――国際翻訳家連盟の副主席になられた経緯をお聞かせください。
国際翻訳家連盟は3年に1度会議を開きます。その理事会は17人の理事によって組織されています。
中国翻訳協会は1987年に国際翻訳家連盟に加盟しました。中国の翻訳界が整いつつあることにともない、私たちは国際翻訳家連盟との関係をさらに強化し、彼らの経験を学ぶよう求められています。
私は理事に選ばれた後、中国翻訳協会が非常に活発であると感じてもらえるよう、国際翻訳家連盟で積極的に活動しました。これに加えて、欧米と中国との交流が増えたことにより、翻訳の需要も大幅に増加しています。そのため、中国翻訳協会は国際翻訳家連盟の重要な会員となりました。
3年前、理事の改選の際、当時の会長が私を6人の執行委員の1人に推薦しました。私はためらいましたが、中国の同僚の多くが引き受けるべきだと励ましてくれました。私の上司も、これは中国の翻訳事業の発展に関わることであり、個人的なことではないと言いました。そこで私は選挙に参加し、当選しました。
これは、中国翻訳協会が積極的に国際交流に参加し、国際社会に深い印象を残している表れだと言えます。

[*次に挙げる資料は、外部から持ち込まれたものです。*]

$ cat config.mk
export PLATFORM = sky130hd
export DESIGN_NAME = mac_hash_filter
export DESIGN_NICKNAME = d
export VERILOG_FILES = /design/src/rtl/mhf_pkg.sv /design/src/rtl/mhf_hash_stage.sv /design/src/rtl/mhf_table.sv /design/src/rtl/mhf_entry_count.sv /design/src/rtl/mac_hash_filter.sv
export SDC_FILE = /design/constraint.sdc
export NUM_CORES = 1
export LEC_CHECK = 0
export BUFFER_PORTS_ARGS = -buffer_cell sky130_fd_sc_hd__buf_4
export CAP_MARGIN = 20
export CORE_MARGIN = 3
export CORE_UTILIZATION = 59
export CTS_CLUSTER_SIZE = 8
export DETAILED_ROUTE_END_ITERATION = 6
export GPL_TIMING_DRIVEN = 0
export PLACE_DENSITY = 0.9
export SLEW_MARGIN = 20
export SYNTH_ARGS = -nofsm -noshare
export SYNTH_HDL_FRONTEND = slang
export SYNTH_HIERARCHICAL = 1
export SYNTH_SLANG_ARGS = --single-unit
$ cat constraint.sdc
create_clock -name clk -period 3.2 [get_ports clk]
set_input_delay 0.32 -clock clk [delete_from_list [all_inputs] [get_ports clk]]
set_output_delay 0.32 -clock clk [all_outputs]
set_load 0.05 [all_outputs]
$ cat src/rtl/mhf_pkg.sv
package mhf_pkg;

  localparam logic [31:0] MHF_POLY_REFL = 32'hEDB8_8320;

  // Reflected CRC-32 over six address bytes, byte 0 first, LSB first.
  function automatic logic [31:0] mhf_crc_refl(input logic [47:0] addr);
    logic [31:0] c;
    c = '1;
    for (int k = 0; k < 6; k++) begin
      c = c ^ {24'd0, addr[8*k +: 8]};
      for (int b = 0; b < 8; b++) begin
        c = (c >> 1) ^ (c[0] ? MHF_POLY_REFL : 32'd0);
      end
    end
    return c;
  endfunction

  function automatic logic [31:0] mhf_rev32(input logic [31:0] x);
    logic [31:0] r;
    for (int i = 0; i < 32; i++) r[i] = x[31-i];
    return r;
  endfunction

  function automatic logic [31:0] mhf_hash(input logic [47:0] addr);
    return mhf_rev32(~mhf_crc_refl(addr));
  endfunction

  function automatic int mhf_shift(input int tbits);
    return 26 - tbits / 128;
  endfunction

  function automatic int mhf_row_w(input int tbits);
    return (tbits / 32 > 1) ? $clog2(tbits / 32) : 1;
  endfunction

endpackage

$ cat src/rtl/mhf_hash_stage.sv
module mhf_hash_stage
  import mhf_pkg::*;
#(
  parameter int TABLE_BITS = 64,
  parameter int ROW_W      = 1
) (
  input  logic             clk,
  input  logic             rst_n,
  input  logic             in_valid,
  input  logic [47:0]      in_addr,
  output logic             out_valid,
  output logic [ROW_W-1:0] out_row,
  output logic [4:0]       out_bit
);
  localparam int IDX_W = 5 + ROW_W;
  localparam int SHIFT = mhf_shift(TABLE_BITS);

  logic [31:0]      hash_now;
  logic [IDX_W-1:0] idx_now;

  assign hash_now = mhf_hash(in_addr);
  assign idx_now  = IDX_W'(hash_now >> SHIFT);

  always_ff @(posedge clk or negedge rst_n) begin
    if (!rst_n) begin
      out_valid <= 1'b0;
      out_row   <= '0;
      out_bit   <= '0;
    end else begin
      out_valid <= in_valid;
      if (in_valid) begin
        out_row <= idx_now[IDX_W-1:5];
        out_bit <= idx_now[4:0];
      end
    end
  end

endmodule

――国際翻訳家連盟の副主席として、どのような仕事をしていますか。
副主席になって、やりたいと考えている仕事はたくさんあります。たとえば、中国の翻訳界をいかにして国際化するか、世界の翻訳界との交流をいかにして密接にするかなどです。その手段の1つが、世界翻訳大会を中国で開催することです。これにより、中国の翻訳者の多くが世界の翻訳者と顔を合わせて交流することができます。中国の翻訳界にとって利するところが大きいでしょう。
今年は北京オリンピックが開催されます。私たちはこの年に中国で翻訳界の「オリンピック」を開き、中国の翻訳事業をさらに発展させるつもりです。国際翻訳家連盟が創立55周年を迎えた今年、3年に1度の世界翻訳大会が初めてアジアで開催されるのです。
――日本の翻訳界に対してはどのような印象を持っていますか。また、何を期待していますか。
日本の翻訳界も国際社会で活発に活動しています。日本にはたくさんの翻訳協会があります。日本は自国の文化を国外に紹介することに成功しています。これは私たちも学ぶべきところです。
私は日本のある翻訳会社と接触したことがありますが、その責任者は日本に長く住むカナダ人でした。翻訳は自国の人だけに頼ることはできません。日本はこの面でとても開放的です。
もちろん、日本の翻訳界に対する希望もあります。それは、アジア地域で活発に活動してほしいということです。国際翻訳家連盟の内部にはヨーロッパ翻訳センター、ラテンアメリカ翻訳センターがあります。しかし、アジアはこんなに大きな人口を有しているのに、翻訳センターがありません。
韓国の翻訳界が中心となり、中国と日本がそれに応えて、アジア翻訳家フォーラムが設立されました。3年に1度フォーラムが開かれ、すでに5回開催されています。しかし、日本の翻訳界は1度も主催したことがありません。日本は主催する条件がもっとも整っている国だと言えます。今後は、日本でも開催されることを望みます。